Frequency of data collection

Monthly data transfer from data providers.

Data collection

System-to-system solution.

Data validation

The establishment of the groupings and classifications based on metadata has been validated by key stakeholders in the book industry and subject matter experts. Additionally, data is compared from quarter to quarter. In the case of significant fluctuations, the data provider or metadata provider is contacted.

Data compilation

Transaction data is cleaned by removing products that are not books, such as print paper. Additionally, ISBN numbers that deviate from the 13-digit structure corresponding to books are removed. The transaction data is enriched with metadata from DBK and Publizon. The metadata is then used to categorize the data according to the classifications that form the basis for the tables in StatBank Denmark. After the data is enriched and processed, it is aggregated for the creation of tables in the StatBank.

The metadata includes information on Thema codes, language of publication, original language, format/media and binding type (digital format for e-books and audiobooks). Thema codes are part of an international classification system where books are categorized by topic. Since September 2019, classifying books using Thema codes in the Book Portal and Publizon has been mandatory. Not all publications have been assigned Thema codes on the Book Portal, but coverage is increasing as the information on the portal is updated.

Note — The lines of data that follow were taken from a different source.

What follows belongs to an exercise in optimizing a design on an open flow for small area and few clock cycles per item; a production flow would make more cautious choices. RTL that was checked went through simulation tests only; none was proved equivalent to the original.

==> try-yarrow: inputs <==
==> flow/design.v (excerpt) <==
module lens_recip (
    input  wire        clk,
    input  wire        rst,
    input  wire        start,       
    input  wire [31:0] d,           
    output wire        ready,       
    output reg         done,        
    output reg  [31:0] q            
);
==> module lens_recip, before the edit <==
module lens_recip (
    input  wire        clk,
    input  wire        rst,
    input  wire        start,       
    input  wire [31:0] d,           
    output wire        ready,       
    output reg         done,        
    output reg  [31:0] q            
);
    localparam IDLE = 1'b0;
    localparam RUN  = 1'b1;
    reg        state;
    reg [5:0]  count;
    reg [31:0] div;
    reg [32:0] rem;
    reg [31:0] quo;
    wire [32:0] shifted = {rem[31:0], 1'b0};
    wire [33:0] trial   = {1'b0, shifted} - {2'b00, div};
    wire        fits    = ~trial[33];
    assign ready = (state == IDLE);
    always @(posedge clk) begin
        if (rst) begin
            state <= IDLE;
            done  <= 1'b0;
            count <= 6'd0;
        end else begin
            done <= 1'b0;
            case (state)
                IDLE: begin
                    if (start) begin
                        div   <= d;
                        rem   <= 33'h1_000000;
                        quo   <= 32'd0;
                        count <= 6'd0;
                        state <= RUN;
                    end
                end
                RUN: begin
                    rem   <= fits ? trial[32:0] : shifted;
                    quo   <= {quo[30:0], fits};
                    count <= count + 6'd1;
                    if (count == 6'd31) begin
                        q     <= {quo[30:0], fits};
                        done  <= 1'b1;
                        state <= IDLE;
                    end
                end
            endcase
        end
    end
endmodule
clock: 10.0 ns
lec_check: 0
cap_margin: 20
core_margin: 2
core_utilization: 40
slew_margin: 20
run.sh (not shown) runs the stock make flow with config.mk's settings and CLKGATE_MAP_FILE= SYNTH_SCRIPT=/design/flow/synth_recipe.tcl, a recipe that flattens the netlist after the stock synthesis.
==> try-lagoon: changes against try-yarrow <==
==> flow/design.v (replaced) <==
module lens_recip (
    input  wire        clk,
    input  wire        rst,
    input  wire        start,
    input  wire [31:0] d,
    output wire        ready,
    output reg         done,
    output wire [31:0] q
);
    localparam K  = 3;
    localparam N  = (16 + K - 1) / K;
    localparam E  = N * K - 16;           
    localparam CW = (N > 1) ? $clog2(N) : 1;
    localparam W  = 35;                    
    reg          busy;
    reg [CW-1:0] cnt;
    reg [30:0]   div;                      
    reg [2:0]    sh;                       
    reg [W-1:0]  rs, rc;                   
    reg [31:0]   qq;                       
    wire last  = (cnt == N - 1);
    wire first = (cnt == 0);
    assign ready = ~busy | last;
    wire take = start & ready;
    wire [2:0] s_in = d[31] ? 3'd0 : d[30] ? 3'd1 : d[29] ? 3'd2 :
                      d[28] ? 3'd3 : d[27] ? 3'd4 : d[26] ? 3'd5 : 3'd6;
    wire [31:0] dn_in = d << s_in;
    reg [31:0] qm1;
    reg        bz;
    integer j;
    always @* begin
        bz = 1'b1;
        for (j = 0; j < 32; j = j + 1) begin
            qm1[j] = qq[j] ^ bz;
            bz = bz & ~qq[j];
        end
    end
    wire [W-1:0] rfin = rs + rc;
    assign q = rfin[W-1] ? qm1 : qq;
    function [2:0] sel;                    
        input signed [6:0] y;
        input        [2:0] dt;
        reg signed [6:0] tm1, t0, t1, t2;
        begin
            case (dt)
                3'd0: begin tm1 = -13; t0 = -4; t1 = 4; t2 = 12; end
                3'd1: begin tm1 = -15; t0 = -6; t1 = 4; t2 = 14; end
                3'd2: begin tm1 = -16; t0 = -6; t1 = 4; t2 = 15; end
                3'd3: begin tm1 = -18; t0 = -6; t1 = 4; t2 = 16; end
                3'd4: begin tm1 = -20; t0 = -6; t1 = 6; t2 = 18; end
                3'd5: begin tm1 = -21; t0 = -6; t1 = 6; t2 = 20; end
                3'd6: begin tm1 = -22; t0 = -6; t1 = 6; t2 = 20; end
                default: begin tm1 = -24; t0 = -8; t1 = 6; t2 = 24; end
            endcase
            if (y < tm1)     sel = 3'b010;    
            else if (y < t0) sel = 3'b001;    
            else if (y < t1) sel = 3'b000;    
            else if (y < t2) sel = 3'b101;    
            else             sel = 3'b110;    
        end
    endfunction
    wire [W-1:0] dv = {3'b001, div};
    reg [W-1:0] s [0:K];
    reg [W-1:0] c [0:K];
    reg [2*K-1:0] vp, vm;                  
    reg [K-1:0]   nz;
    reg [W-1:0] o, x, s4, c4;
    reg [6:0]   y;
    reg [2:0]   g;
    integer i;
    always @* begin
        s[0] = first ? ({{(W-1){1'b0}}, 1'b1} << (24 - 2 * E + sh)) : rs;
        c[0] = first ? {W{1'b0}} : rc;
        for (i = 0; i < K; i = i + 1) begin
            s4 = {s[i][W-3:0], 2'b00};
            c4 = {c[i][W-3:0], 2'b00};
            y  = s4[W-1:W-7] + c4[W-1:W-7];
            g  = sel(y, div[30:28]);
            x  = g[1] ? {dv[W-2:0], 1'b0} : g[0] ? dv : {W{1'b0}};
            o  = g[2] ? ~x : x;
            s[i+1] = s4 ^ c4 ^ o;
            c[i+1] = {((s4[W-2:0] & c4[W-2:0]) | (s4[W-2:0] & o[W-2:0]) |
                       (c4[W-2:0] & o[W-2:0])), g[2]};
            vp[2*(K-1-i) +: 2] = g[2] ? g[1:0] : 2'b00;
            vm[2*(K-1-i) +: 2] = g[2] ? 2'b00 : g[1:0];
        end
    end
    reg vneg;
    integer m;
    always @* begin
        vneg = 1'b0;
        for (m = 0; m < K; m = m + 1)
            vneg = (vm[2*m +: 2] != 2'b00) | ((vp[2*m +: 2] == 2'b00) & vneg);
    end
    wire [2*K-1:0] vlo  = vp - vm;
    wire [31:0]    qsel = vneg ? qm1 : qq;
    wire [31:0]    qnx;
    generate
        if (2 * K < 32) begin : g_q
            assign qnx = {qsel[31-2*K:0], vlo};
        end else begin : g_q
            assign qnx = vlo[31:0];
        end
    endgenerate
    always @(posedge clk) begin
        rs <= s[K];
        rc <= c[K];
        qq <= qnx;
        if (take) begin
            div <= dn_in[30:0];
            sh  <= s_in;
        end
        if (rst) begin
            busy <= 1'b0;
            done <= 1'b0;
            cnt  <= 0;
        end else begin
            done <= busy & last;
            if (take) begin
                busy <= 1'b1;
                cnt  <= 0;
            end else if (busy) begin
                cnt  <= cnt + 1'b1;
                if (last) busy <= 1'b0;
            end
        end
    end
endmodule
--- a/flow/config.mk
+++ b/flow/config.mk
@@ -7,2 +7,3 @@
 export LEC_CHECK = 0
+export ABC_AREA = 1
 export CAP_MARGIN = 20
==> try-sierra: changes against try-yarrow <==
==> flow/design.v (replaced) <==
module lens_recip (
    input  wire        clk,
    input  wire        rst,
    input  wire        start,
    input  wire [31:0] d,
    output wire        ready,
    output reg         done,
    output wire [31:0] q
);
    localparam K = 4;
    localparam N = 32 / K;
    localparam CW = $clog2(N);
    reg          busy;
    reg [CW-1:0] cnt;
    reg [31:0]   div;
    reg [31:0]   rem;
    reg [31:0]   quo;
    wire last = (cnt == N-1);
    assign ready = ~busy | last;
    assign q = quo;
    wire take = start & ready;
    reg [31:0] r [0:K];
    reg [K-1:0] qb;
    integer i;
    always @* begin
        r[0] = rem;
        for (i = 0; i < K; i = i + 1) begin : st
            reg [32:0] t;
            t = {r[i], 1'b0} - {1'b0, div};
            qb[K-1-i] = ~t[32];
            r[i+1] = qb[K-1-i] ? t[31:0] : {r[i][30:0], 1'b0};
        end
    end
    always @(posedge clk) begin
        quo <= {quo[31-K:0], qb};
        rem <= take ? 32'h0100_0000 : r[K];
        if (take) div <= d;
        if (rst) begin
            busy <= 1'b0;
            done <= 1'b0;
            cnt  <= 0;
        end else begin
            done <= busy & last;
            if (take) begin
                busy <= 1'b1;
                cnt  <= 0;
            end else if (busy) begin
                cnt  <= cnt + 1'b1;
                if (last) busy <= 1'b0;
            end
        end
    end
endmodule
--- a/flow/config.mk
+++ b/flow/config.mk
@@ -7,2 +7,3 @@
 export LEC_CHECK = 0
+export ABC_AREA = 1
 export CAP_MARGIN = 20
==> results.txt <==
quantity	try-lagoon	try-yarrow	try-sierra
Well-Tap Cells	455	220	378
Total via count after detailed routing	12800	4483	12000
Crit path required time	10.30 ns	8.00 ns	10.26 ns
Yosys cell types	49	52	49
Clkbuf count	19	18	9
Dominant class by area	multi-input combinational cells	flip-flops and latches	multi-input combinational cells
R2r endpoint	rs[27]	rem[27]	rem[12]
Avg Inst Size Synth	6.90 µm²	11.7 µm²	6.43 µm²
Synthesized-area fraction occupied by xor and xnor cells	4.69%	3.14%	8.88%
Latest clock arrival within the worst-skew pair	0.43 ns	0.42 ns	0.37 ns
Run status	finished clean	finished clean	finished clean
Hold-critical path endpoint	qq[10]	q[31]	quo[17]
Routed wirelength normalized by instance count	15.4 µm	14.9 µm	17.3 µm
Warning count from the yosys run	3	1	2
Number of levels in the clock H-tree	4	4	3
Area fraction in and, or, nand and nor cells after synthesis	26.0%	12.1%	30.5%
Adder-cell area share of the yosys netlist	23.6%	6.29%	14.0%
Number of non-filler instances in the completed layout	2568	874	2263
Register area	3130 µm²	3970 µm²	2340 µm²
Net count of the mapped netlist	2247	639	1940
Worst slew slack as a fraction of its limit	43.9%	42.5%	27.3%
Layout cells sized above 1	12.4%	8.10%	7.85%
Testbench counts of try-yarrow, summed over its fixed seeds: cycles 105,616, items 3,200.
No functional check of the RTL was part of try-lagoon and try-sierra.

-- static timing again, ports no longer ideal --
How much do the figures lean on ideal ports? The routed layouts below were timed once more, with nothing changed but the port constraints. Step 1 (the two cells are an assumption about what drives the block):
set clk [get_ports {clk}]
set_driving_cell -lib_cell sky130_fd_sc_hd__clkbuf_16 $clk
set_driving_cell -lib_cell sky130_fd_sc_hd__buf_2 [delete_from_list [all_inputs] $clk]
Step 2 times the ports against the registers' clock, not the clock port: input delays grow and output delays shrink by t, the midpoint of the rising clock arrivals with the driver on. Slacks: no drivers / after step 1 / after step 2; pairs: no drivers / after step 1.
run | shift t [ns] | setup slack, ns | worst setup path at the end | worst register clock-pin slew, ns
try-yarrow | 0.456 | 6.210 / 6.171 / 6.070 | input to register | 0.06 / 0.06
try-lagoon | 0.474 | 0.371 / 0.371 / 0.371 | register to register | 0.07 / 0.07
try-sierra | 0.411 | 0.699 / 0.699 / 0.699 | register to register | 0.09 / 0.09
After both steps every run listed still meets setup and hold. The setup slack of try-yarrow, which loses most, moves by -0.039 ns with the drivers and by -0.140 ns with both steps.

Manual adjustments are made as follows:

Genre

If Thema codes are missing in the metadata, store category information is used to manually assign a Thema code. This is done based on the distribution of Thema codes for titles in the same category, if this is relevant (e.g., Crime and Thrillers, Fantasy, Fiction, Economics, Cookbooks, Textbooks for children, etc.). This supplementation of Thema codes based on store category information accounts for approximately 1 pct. of total sales.

If metadata for a book sold in a supermarket is missing, additional information from supermarket transaction data is used. If their category information, for example, indicates “Crime/Thrillers,” this information is used to place the book in a genre. This genre placement accounts for about 3 pct. of total sales.

Read more about the methodology in the document Genreopdeling ved hjælp af Themakoder (in Danish only).

Published language

If language information is available in metadata from DBK, this is used. Both direct language information and store category information (category text) from DBK data, which may contain information about the book's language, are checked. If language information is not available in DBK or Publizon metadata, the country of publication is inferred from the ISBN number, and it is assumed that, for example, books published in England are in English, books published in France are in French, and so on.

Format/Media

The data processing assumes that the books sold are primarily physical books. To ensure correct categorization of format, ISBN numbers are validated by comparing them with metadata from DBK and Publizon. If metadata indicates that the book is an e-book or audiobook, the format is corrected accordingly. Publizon data is used as a reliable source for this, as Publizon is Denmark's largest distributor of e-books and audiobooks. Additionally, information from SAXO and Indeks Retail is used for further verification. SAXO's transaction data indicates whether the product is a physical book, e-book, or audiobook using the "TYPE" field, while Indeks Retail divides their data into categories such as "Books" and "Audiobooks."

Binding Type

In DBK metadata, direct information about binding type is incomplete, so store category information in the data (category text) is also checked, as it may contain information about the book's binding.

Adjustment

No corrections are made beyond what has already been described in sections 3.4 Data Validation and 3.5 Data Processing.